Salesforce Patches XSS on a Subdomain

Salesforce.com patched a cross-site scripting vulnerability on one of its domains that could have led to phishing attacks.

Salesforce.com has patched a vulnerability on one of its subdomains that exposed users to account takeover, phishing attacks and the installation of malicious code.

The vulnerability was disclosed yesterday by researcher Aditya K. Sood of Elastica Cloud Threat Labs.

Sood said admin.salesforce.com was vulnerable to a cross-site scripting attack that has since been patched after it was reported more than a month ago. Salesforce, Sood wrote in a blogpost, said the vulnerability posed less of a risk because it was present in a Salesforce subdomain.

“The vulnerability was not present in ‘login.salesforce.com,’ but in another subdomain of Salesforce.

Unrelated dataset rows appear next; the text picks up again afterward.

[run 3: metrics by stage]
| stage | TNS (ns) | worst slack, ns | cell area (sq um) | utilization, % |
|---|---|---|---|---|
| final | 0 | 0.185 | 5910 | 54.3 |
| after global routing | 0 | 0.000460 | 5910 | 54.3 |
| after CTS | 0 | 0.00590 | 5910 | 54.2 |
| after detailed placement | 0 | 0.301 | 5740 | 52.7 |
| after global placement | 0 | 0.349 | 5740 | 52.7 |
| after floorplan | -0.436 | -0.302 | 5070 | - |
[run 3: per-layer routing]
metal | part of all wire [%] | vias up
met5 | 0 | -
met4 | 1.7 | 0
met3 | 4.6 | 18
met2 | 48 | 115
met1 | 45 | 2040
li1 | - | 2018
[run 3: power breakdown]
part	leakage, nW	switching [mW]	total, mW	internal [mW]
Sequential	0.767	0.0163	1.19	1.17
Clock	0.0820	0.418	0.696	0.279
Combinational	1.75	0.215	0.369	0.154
[config.mk]
export PLATFORM = sky130hd
export DESIGN_NAME = data_island_packet_serializer_flat
export DESIGN_NICKNAME = d
export VERILOG_FILES = /design/src/rtl/data_island_packet_serializer_if.sv /design/src/rtl/data_island_packet_serializer.sv /design/src/flat_wrapper.sv
export SDC_FILE = /design/constraint.sdc
export NUM_CORES = 1
export LEC_CHECK = 0
export ABC_AREA = 1
export CAP_MARGIN = 20
export CORE_UTILIZATION = 36
export DETAILED_ROUTE_END_ITERATION = 7
export GPL_TIMING_DRIVEN = 0
export MAX_ROUTING_LAYER = met4
export PLACE_DENSITY = 0.57
export SLEW_MARGIN = 20
export SYNTH_ARGS = -nofsm -noshare
export SYNTH_HDL_FRONTEND = slang
export SYNTH_SLANG_ARGS = --single-unit
[constraint.sdc]
create_clock -name clk_pixel -period 15.7 [get_ports clk_pixel]
set_input_delay 2.355 -clock clk_pixel [delete_from_list [all_inputs] [get_ports clk_pixel]]
set_output_delay 2.355 -clock clk_pixel [all_outputs]
set_load 0.01 [all_outputs]
[src/rtl/data_island_packet_serializer_if.sv]
// rtl/data_island_packet_serializer_if.sv - packet in / TERC4 nibble stream out bundle for the data-island serializer
interface data_island_packet_serializer_if;
    logic        data_island_period;
    logic [23:0] header;
    logic [55:0] sub [3:0];
    logic        load;
    logic [4:0]  counter;
    logic [8:0]  packet_data;

    modport master (
        output data_island_period,
        output header,
        output sub,
        input  load,
        input  counter,
        input  packet_data
    );

    modport slave (
        input  data_island_period,
        input  header,
        input  sub,
        output load,
        output counter,
        output packet_data
    );
endinterface
**src/rtl/iiitb_tlc_pkg.sv**
```systemverilog
// Shared encodings for the farm-road sensor conditioner and the traffic light controller.
package iiitb_tlc_pkg;

    typedef enum logic [1:0] {
        StHold   = 2'b00,
        StIdle   = 2'b01,
        StReq    = 2'b10,
        StServed = 2'b11
    } tlc_state_e;

    localparam logic [2:0] RED    = 3'b100;
    localparam logic [2:0] YELLOW = 3'b010;
    localparam logic [2:0] GREEN  = 3'b001;

    localparam logic [7:0] REQ_COUNT_MAX = 8'hFF;

endpackage

```
**src/rtl/iiitb_tlc_debounce.sv**
```systemverilog
// Synchroniser chain followed by a debounce counter that flips the clean level only after
// DEBOUNCE_CYCLES consecutive samples disagree with it.
module iiitb_tlc_debounce #(
    parameter int unsigned SYNC_STAGES     = 2,
    parameter int unsigned DEBOUNCE_CYCLES = 16,
    parameter int unsigned CNT_W           = 16
) (
    input  logic clk,
    input  logic rst,
    input  logic sensor_raw,
    output logic sensor_db
);

    localparam logic [CNT_W-1:0] DB_LAST = CNT_W'(DEBOUNCE_CYCLES - 1);

    logic [SYNC_STAGES-1:0] sync_q;
    logic                   sensor_sync;
    logic [CNT_W-1:0]       cnt_q, cnt_d;
    logic                   db_q, db_d;

    always_ff @(posedge clk) begin
        if (rst) begin
            sync_q <= '0;
        end else begin
            sync_q <= {sync_q[SYNC_STAGES-2:0], sensor_raw};
        end
    end

    assign sensor_sync = sync_q[SYNC_STAGES-1];

    always_comb begin
        cnt_d = '0;
        db_d  = db_q;
        if (sensor_sync != db_q) begin
            if (cnt_q == DB_LAST) begin
                db_d  = ~db_q;
                cnt_d = '0;
            end else begin
                cnt_d = cnt_q + CNT_W'(1);
            end
        end
    end

    always_ff @(posedge clk) begin
        if (rst) begin
            cnt_q <= '0;
            db_q  <= 1'b0;
        end else begin
            cnt_q <= cnt_d;
            db_q  <= db_d;
        end
    end

    assign sensor_db = db_q;

endmodule

```
**src/rtl/iiitb_tlc_sensor_cond.sv**
```systemverilog
// Farm-road sensor conditioner: debounced arrivals become a sticky request held until served,
// with a minimum highway-green hold. Optional arrival counter under TLC_REQ_COUNT_EN.
module iiitb_tlc_sensor_cond
    import iiitb_tlc_pkg::*;
#(
    parameter int unsigned SYNC_STAGES      = 2,
    parameter int unsigned DEBOUNCE_CYCLES  = 16,
    parameter int unsigned MIN_GREEN_CYCLES = 64,
    parameter int unsigned CNT_W            = 16
) (
    input  logic       wb_clk_i,
    input  logic       wb_rst_i,
    input  logic       sensor_raw,
    input  logic       farm_green_ack,
    output logic       req_o,
    output logic       sensor_db,
    output logic       hold_active,
    output logic [7:0] req_count
);

    localparam logic [CNT_W-1:0] HOLD_LAST = CNT_W'(MIN_GREEN_CYCLES - 1);

    logic             sensor_db_d;
    logic             rise;
    logic             pending_q, pending_d;
    tlc_state_e       state_q, state_d;
    logic [CNT_W-1:0] timer_q, timer_d;

    iiitb_tlc_debounce #(
        .SYNC_STAGES    (SYNC_STAGES),
        .DEBOUNCE_CYCLES(DEBOUNCE_CYCLES),
        .CNT_W          (CNT_W)
    ) u_debounce (
        .clk       (wb_clk_i),
        .rst       (wb_rst_i),
        .sensor_raw(sensor_raw),
        .sensor_db (sensor_db)
    );

    assign rise = sensor_db & ~sensor_db_d;

    always_comb begin
        state_d   = state_q;
        timer_d   = '0;
        pending_d = pending_q;
        unique case (state_q)
            StHold: begin
                if (timer_q == HOLD_LAST) begin
                    state_d = pending_q ? StReq : StIdle;
                end else begin
                    timer_d = timer_q + CNT_W'(1);
                end
            end
            StIdle: begin
                if (pending_q) state_d = StReq;
            end
            StReq: begin
                if (farm_green_ack) begin
                    state_d   = StServed;
                    pending_d = 1'b0;
                end
            end
            StServed: begin
                if (!farm_green_ack) state_d = StHold;
            end
            default: state_d = StHold;
        endcase
        // A fresh arrival outranks the clear issued by the service handshake.
        if (rise) pending_d = 1'b1;
    end

    always_ff @(posedge wb_clk_i) begin
        if (wb_rst_i) begin
            state_q     <= StHold;
            timer_q     <= '0;
            pending_q   <= 1'b0;
            sensor_db_d <= 1'b0;
        end else begin
            state_q     <= state_d;
            timer_q     <= timer_d;
            pending_q   <= pending_d;
            sensor_db_d <= sensor_db;
        end
    end

    assign req_o       = (state_q == StReq);
    assign hold_active = (state_q == StHold);

`ifdef TLC_REQ_COUNT_EN
    logic [7:0] req_count_q;

    always_ff @(posedge wb_clk_i) begin
        if (wb_rst_i) begin
            req_count_q <= 8'd0;
        end else if (rise && (req_count_q != REQ_COUNT_MAX)) begin
            req_count_q <= req_count_q + 8'd1;
        end
    end

    assign req_count = req_count_q;
`else
    assign req_count = 8'd0;
`endif

endmodule

```
**config.mk**
```make
export PLATFORM = sky130hd
export DESIGN_NAME = iiitb_tlc_sensor_cond
export DESIGN_NICKNAME = d
export VERILOG_FILES = /design/src/rtl/iiitb_tlc_pkg.sv /design/src/rtl/iiitb_tlc_debounce.sv /design/src/rtl/iiitb_tlc_sensor_cond.sv
export SDC_FILE = /design/constraint.sdc
export NUM_CORES = 1
export LEC_CHECK = 0
export ABC_CLOCK_PERIOD_IN_PS = 2700
export CAP_MARGIN = 0
export CORE_MARGIN = 5
export CORE_UTILIZATION = 40
export CTS_BUF_LIST = sky130_fd_sc_hd__clkbuf_4 sky130_fd_sc_hd__clkbuf_8
export CTS_CLUSTER_DIAMETER = 40
export DETAILED_ROUTE_END_ITERATION = 8
export PLACE_DENSITY = 0.66
export SLEW_MARGIN = 0
export SYNTH_ARGS = -nofsm -noshare
export SYNTH_HDL_FRONTEND = slang
export SYNTH_SLANG_ARGS = --single-unit
```
**constraint.sdc**
```tcl
create_clock -name wb_clk_i -period 2.7 [get_ports wb_clk_i]
set_clock_uncertainty 0.1 [all_clocks]
set_input_delay 0.54 -clock wb_clk_i [delete_from_list [all_inputs] [get_ports wb_clk_i]]
set_output_delay 0.54 -clock wb_clk_i [all_outputs]
set_load 0.005 [all_outputs]
```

However, since the primary domain is ‘salesforce.com,’ this trust can be exploited through phishing attacks by tricking users into providing their legitimate credentials,” Sood said.

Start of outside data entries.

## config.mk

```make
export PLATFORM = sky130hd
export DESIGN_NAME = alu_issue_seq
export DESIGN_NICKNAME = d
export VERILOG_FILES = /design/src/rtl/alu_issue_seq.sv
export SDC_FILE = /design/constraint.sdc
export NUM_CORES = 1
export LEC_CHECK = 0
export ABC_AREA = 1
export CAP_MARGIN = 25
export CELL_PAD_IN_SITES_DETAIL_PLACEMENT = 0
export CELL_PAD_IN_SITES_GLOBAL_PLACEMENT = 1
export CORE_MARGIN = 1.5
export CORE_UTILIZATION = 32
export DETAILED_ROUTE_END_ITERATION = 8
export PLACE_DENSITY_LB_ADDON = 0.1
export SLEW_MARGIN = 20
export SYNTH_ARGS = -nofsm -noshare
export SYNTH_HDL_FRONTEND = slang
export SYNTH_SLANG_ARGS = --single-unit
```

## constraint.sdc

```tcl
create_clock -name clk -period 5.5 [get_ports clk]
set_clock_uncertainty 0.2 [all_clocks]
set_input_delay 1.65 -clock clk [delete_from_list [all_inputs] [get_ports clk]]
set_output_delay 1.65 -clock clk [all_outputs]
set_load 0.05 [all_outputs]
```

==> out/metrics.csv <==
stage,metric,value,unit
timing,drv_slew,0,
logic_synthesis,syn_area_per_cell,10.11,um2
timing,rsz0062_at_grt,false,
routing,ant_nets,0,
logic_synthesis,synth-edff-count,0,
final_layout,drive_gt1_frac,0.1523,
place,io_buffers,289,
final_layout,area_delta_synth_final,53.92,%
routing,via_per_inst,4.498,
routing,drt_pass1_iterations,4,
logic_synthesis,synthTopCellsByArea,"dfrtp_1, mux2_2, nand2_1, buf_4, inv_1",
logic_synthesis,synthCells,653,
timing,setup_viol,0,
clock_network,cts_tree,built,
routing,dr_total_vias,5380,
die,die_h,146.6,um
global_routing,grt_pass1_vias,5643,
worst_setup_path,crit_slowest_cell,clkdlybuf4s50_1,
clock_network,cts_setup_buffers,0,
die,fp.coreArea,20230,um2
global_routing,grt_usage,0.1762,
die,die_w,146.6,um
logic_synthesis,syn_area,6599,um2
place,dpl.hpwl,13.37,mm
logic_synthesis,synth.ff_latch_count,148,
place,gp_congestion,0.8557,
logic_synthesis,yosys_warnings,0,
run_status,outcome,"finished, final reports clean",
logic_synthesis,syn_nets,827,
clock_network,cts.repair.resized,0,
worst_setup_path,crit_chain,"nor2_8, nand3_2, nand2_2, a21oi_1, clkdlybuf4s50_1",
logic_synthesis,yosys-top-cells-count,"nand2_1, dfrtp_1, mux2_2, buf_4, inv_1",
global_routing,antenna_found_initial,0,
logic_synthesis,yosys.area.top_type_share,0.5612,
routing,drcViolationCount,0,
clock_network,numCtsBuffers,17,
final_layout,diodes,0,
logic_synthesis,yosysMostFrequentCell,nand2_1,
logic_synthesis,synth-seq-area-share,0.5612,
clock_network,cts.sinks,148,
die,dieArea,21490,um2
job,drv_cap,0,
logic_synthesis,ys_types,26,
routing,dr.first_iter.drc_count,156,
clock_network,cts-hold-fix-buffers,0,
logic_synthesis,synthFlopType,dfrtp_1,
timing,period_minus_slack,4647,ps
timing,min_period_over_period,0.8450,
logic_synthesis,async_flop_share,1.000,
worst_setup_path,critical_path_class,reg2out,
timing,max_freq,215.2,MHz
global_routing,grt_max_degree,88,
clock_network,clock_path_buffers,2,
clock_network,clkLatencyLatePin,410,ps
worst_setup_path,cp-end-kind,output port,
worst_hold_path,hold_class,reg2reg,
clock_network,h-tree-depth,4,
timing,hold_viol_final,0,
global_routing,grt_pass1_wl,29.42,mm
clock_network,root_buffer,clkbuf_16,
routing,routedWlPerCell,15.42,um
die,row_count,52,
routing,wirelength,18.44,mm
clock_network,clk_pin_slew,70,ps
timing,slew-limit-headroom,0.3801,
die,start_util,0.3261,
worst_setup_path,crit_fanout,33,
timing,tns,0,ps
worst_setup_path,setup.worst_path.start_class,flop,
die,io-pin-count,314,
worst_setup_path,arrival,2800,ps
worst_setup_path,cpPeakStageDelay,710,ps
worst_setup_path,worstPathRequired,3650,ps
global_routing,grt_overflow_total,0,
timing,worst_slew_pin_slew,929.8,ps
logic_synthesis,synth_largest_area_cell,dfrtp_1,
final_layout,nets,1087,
$ cat src/rtl/instr_issue_queue.sv
// rtl/instr_issue_queue.sv - fetch-fed FIFO with registered issue slot; IQ_PERF_CNT_EN adds perf counters
module instr_issue_queue
  import qtpa_pkg::*;
#(
  parameter int DEPTH       = IQ_DEPTH,
  parameter int INSTR_WIDTH = qtpa_pkg::INSTR_WIDTH
) (
  input  logic                     clk,
  input  logic                     rst,
  input  logic                     push_valid,
  output logic                     push_ready,
  input  logic [INSTR_WIDTH-1:0]   push_instr,
  input  logic                     stall,
  input  logic                     flush,
  output logic [INSTR_WIDTH-1:0]   instruction,
  output logic                     issue_valid,
  output logic [$clog2(DEPTH):0]   count,
  output logic                     full,
  output logic                     empty
`ifdef IQ_PERF_CNT_EN
  ,
  output logic [31:0]              bubble_cnt,
  output logic [31:0]              full_cnt
`endif
);

  localparam int AW = $clog2(DEPTH);
  localparam int CW = AW + 1;

  logic [AW-1:0]          wr_ptr;
  logic [AW-1:0]          rd_ptr;
  logic [INSTR_WIDTH-1:0] head_instr;
  logic                   push_fire;
  logic                   pop_fire;
  logic                   bubble;

  assign full       = (count == CW'(DEPTH));
  assign empty      = (count == '0);
  assign push_ready = !full && !flush;
  assign push_fire  = push_valid && push_ready;
  // Pop and bubble decisions use registered occupancy only: no empty bypass.
  assign pop_fire   = !stall && !flush && !empty;
  assign bubble     = !stall && !flush && empty;

  iq_fifo_mem #(
    .DEPTH       (DEPTH),
    .INSTR_WIDTH (INSTR_WIDTH),
    .AW          (AW)
  ) u_mem (
    .clk   (clk),
    .we    (push_fire),
    .waddr (wr_ptr),
    .wdata (push_instr),
    .raddr (rd_ptr),
    .rdata (head_instr)
  );

  always_ff @(posedge clk or posedge rst) begin
    if (rst) begin
      wr_ptr <= '0;
      rd_ptr <= '0;
      count  <= '0;
    end else if (flush) begin
      wr_ptr <= '0;
      rd_ptr <= '0;
      count  <= '0;
    end else begin
      if (push_fire) begin
        wr_ptr <= wr_ptr + 1'b1;
      end
      if (pop_fire) begin
        rd_ptr <= rd_ptr + 1'b1;
      end
      count <= count + CW'(push_fire) - CW'(pop_fire);
    end
  end

  always_ff @(posedge clk or posedge rst) begin
    if (rst) begin
      instruction <= INSTR_WIDTH'(NOP_INSTR);
      issue_valid <= 1'b0;
    end else if (flush || bubble) begin
      instruction <= INSTR_WIDTH'(NOP_INSTR);
      issue_valid <= 1'b0;
    end else if (pop_fire) begin
      instruction <= head_instr;
      issue_valid <= 1'b1;
    end
  end

`ifdef IQ_PERF_CNT_EN
  // Saturating counters; flush deliberately leaves them intact.
  always_ff @(posedge clk or posedge rst) begin
    if (rst) begin
      bubble_cnt <= '0;
      full_cnt   <= '0;
    end else begin
      if (bubble && (bubble_cnt != '1)) begin
        bubble_cnt <= bubble_cnt + 1'b1;
      end
      if (push_valid && full && (full_cnt != '1)) begin
        full_cnt <= full_cnt + 1'b1;
      end
    end
  end
`endif

endmodule
--- config.mk ---
export PLATFORM = sky130hd
export DESIGN_NAME = la_capture_fsm
export DESIGN_NICKNAME = d
export VERILOG_FILES = /design/src/rtl/la_pkg.sv /design/src/rtl/la_rise_detect.sv /design/src/rtl/la_capture_fsm.sv
export SDC_FILE = /design/constraint.sdc
export NUM_CORES = 1
export LEC_CHECK = 0
export ABC_AREA = 1
export CAP_MARGIN = 25
export CELL_PAD_IN_SITES_DETAIL_PLACEMENT = 0
export CELL_PAD_IN_SITES_GLOBAL_PLACEMENT = 2
export CORE_MARGIN = 2
export CORE_UTILIZATION = 31
export CTS_CLUSTER_SIZE = 14
export DETAILED_ROUTE_END_ITERATION = 10
export GPL_TIMING_DRIVEN = 0
export PLACE_DENSITY_LB_ADDON = 0.1
export SLEW_MARGIN = 20
export SYNTH_ARGS = -nofsm -noshare
export SYNTH_HDL_FRONTEND = slang
export SYNTH_SLANG_ARGS = --single-unit
--- constraint.sdc ---
create_clock -name clk -period 1.9 [get_ports clk]
set_input_delay 0.38 -clock clk [delete_from_list [all_inputs] [get_ports clk]]
set_output_delay 0.38 -clock clk [all_outputs]
set_load 0.03 [all_outputs]
--- config.mk ---
export PLATFORM = sky130hd
export DESIGN_NAME = colour_sensor_ctrl
export DESIGN_NICKNAME = d
export VERILOG_FILES = /design/src/rtl/colour_sensor_ctrl.sv
export SDC_FILE = /design/constraint.sdc
export NUM_CORES = 1
export LEC_CHECK = 0
export CORE_MARGIN = 1
export CORE_UTILIZATION = 55
export CTS_BUF_LIST = sky130_fd_sc_hd__clkbuf_16
export DETAILED_ROUTE_END_ITERATION = 8
export GPL_TIMING_DRIVEN = 0
export HOLD_SLACK_MARGIN = 0.05
export PLACE_DENSITY_LB_ADDON = 0.08
export RECOVER_POWER = 100
export SETUP_SLACK_MARGIN = 0.15
export SLEW_MARGIN = 20
export SYNTH_ARGS = -nofsm -noshare
export SYNTH_HDL_FRONTEND = slang
export SYNTH_SLANG_ARGS = --single-unit
--- constraint.sdc ---
create_clock -name clk -period 5.1 [get_ports clk]
set_clock_uncertainty 0.2 [all_clocks]
set_input_delay 1.02 -clock clk [delete_from_list [all_inputs] [get_ports clk]]
set_output_delay 1.02 -clock clk [all_outputs]
set_load 0.005 [all_outputs]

Sood said that Salesforce accounts for its applications use SSO for authentication, extending the threat even to accounts used with cloud-based applications.

“This subdomain was vulnerable to a reflected cross-site scripting (XSS) vulnerability where a specific function in the deployed application failed to sanitize and filter the arbitrary input passed by the remote user as a part of an HTTP request,” Sood said. “As a result, the attacker could have executed JavaScript in the context of the application, thereby impacting the privacy and security of Salesforce users.”

To carry out a phishing attack, a hacker would need to create a popup mimicking the Salesforce login and remotely inject the JavaScript. From there, the victim would enter their legitimate Salesforce credentials that are then sent to the attacker’s web server.

Cross-site scripting attacks (XSS) happen when malicious script is injected into a Website or Web-based application, and is a perennial web application security issue on the OWASP Top 10 list. Generally, an attacker will inject malicious script into GET request or it’s included in dynamic content. Usually XSS is enabled because a Web app fails to validate the input.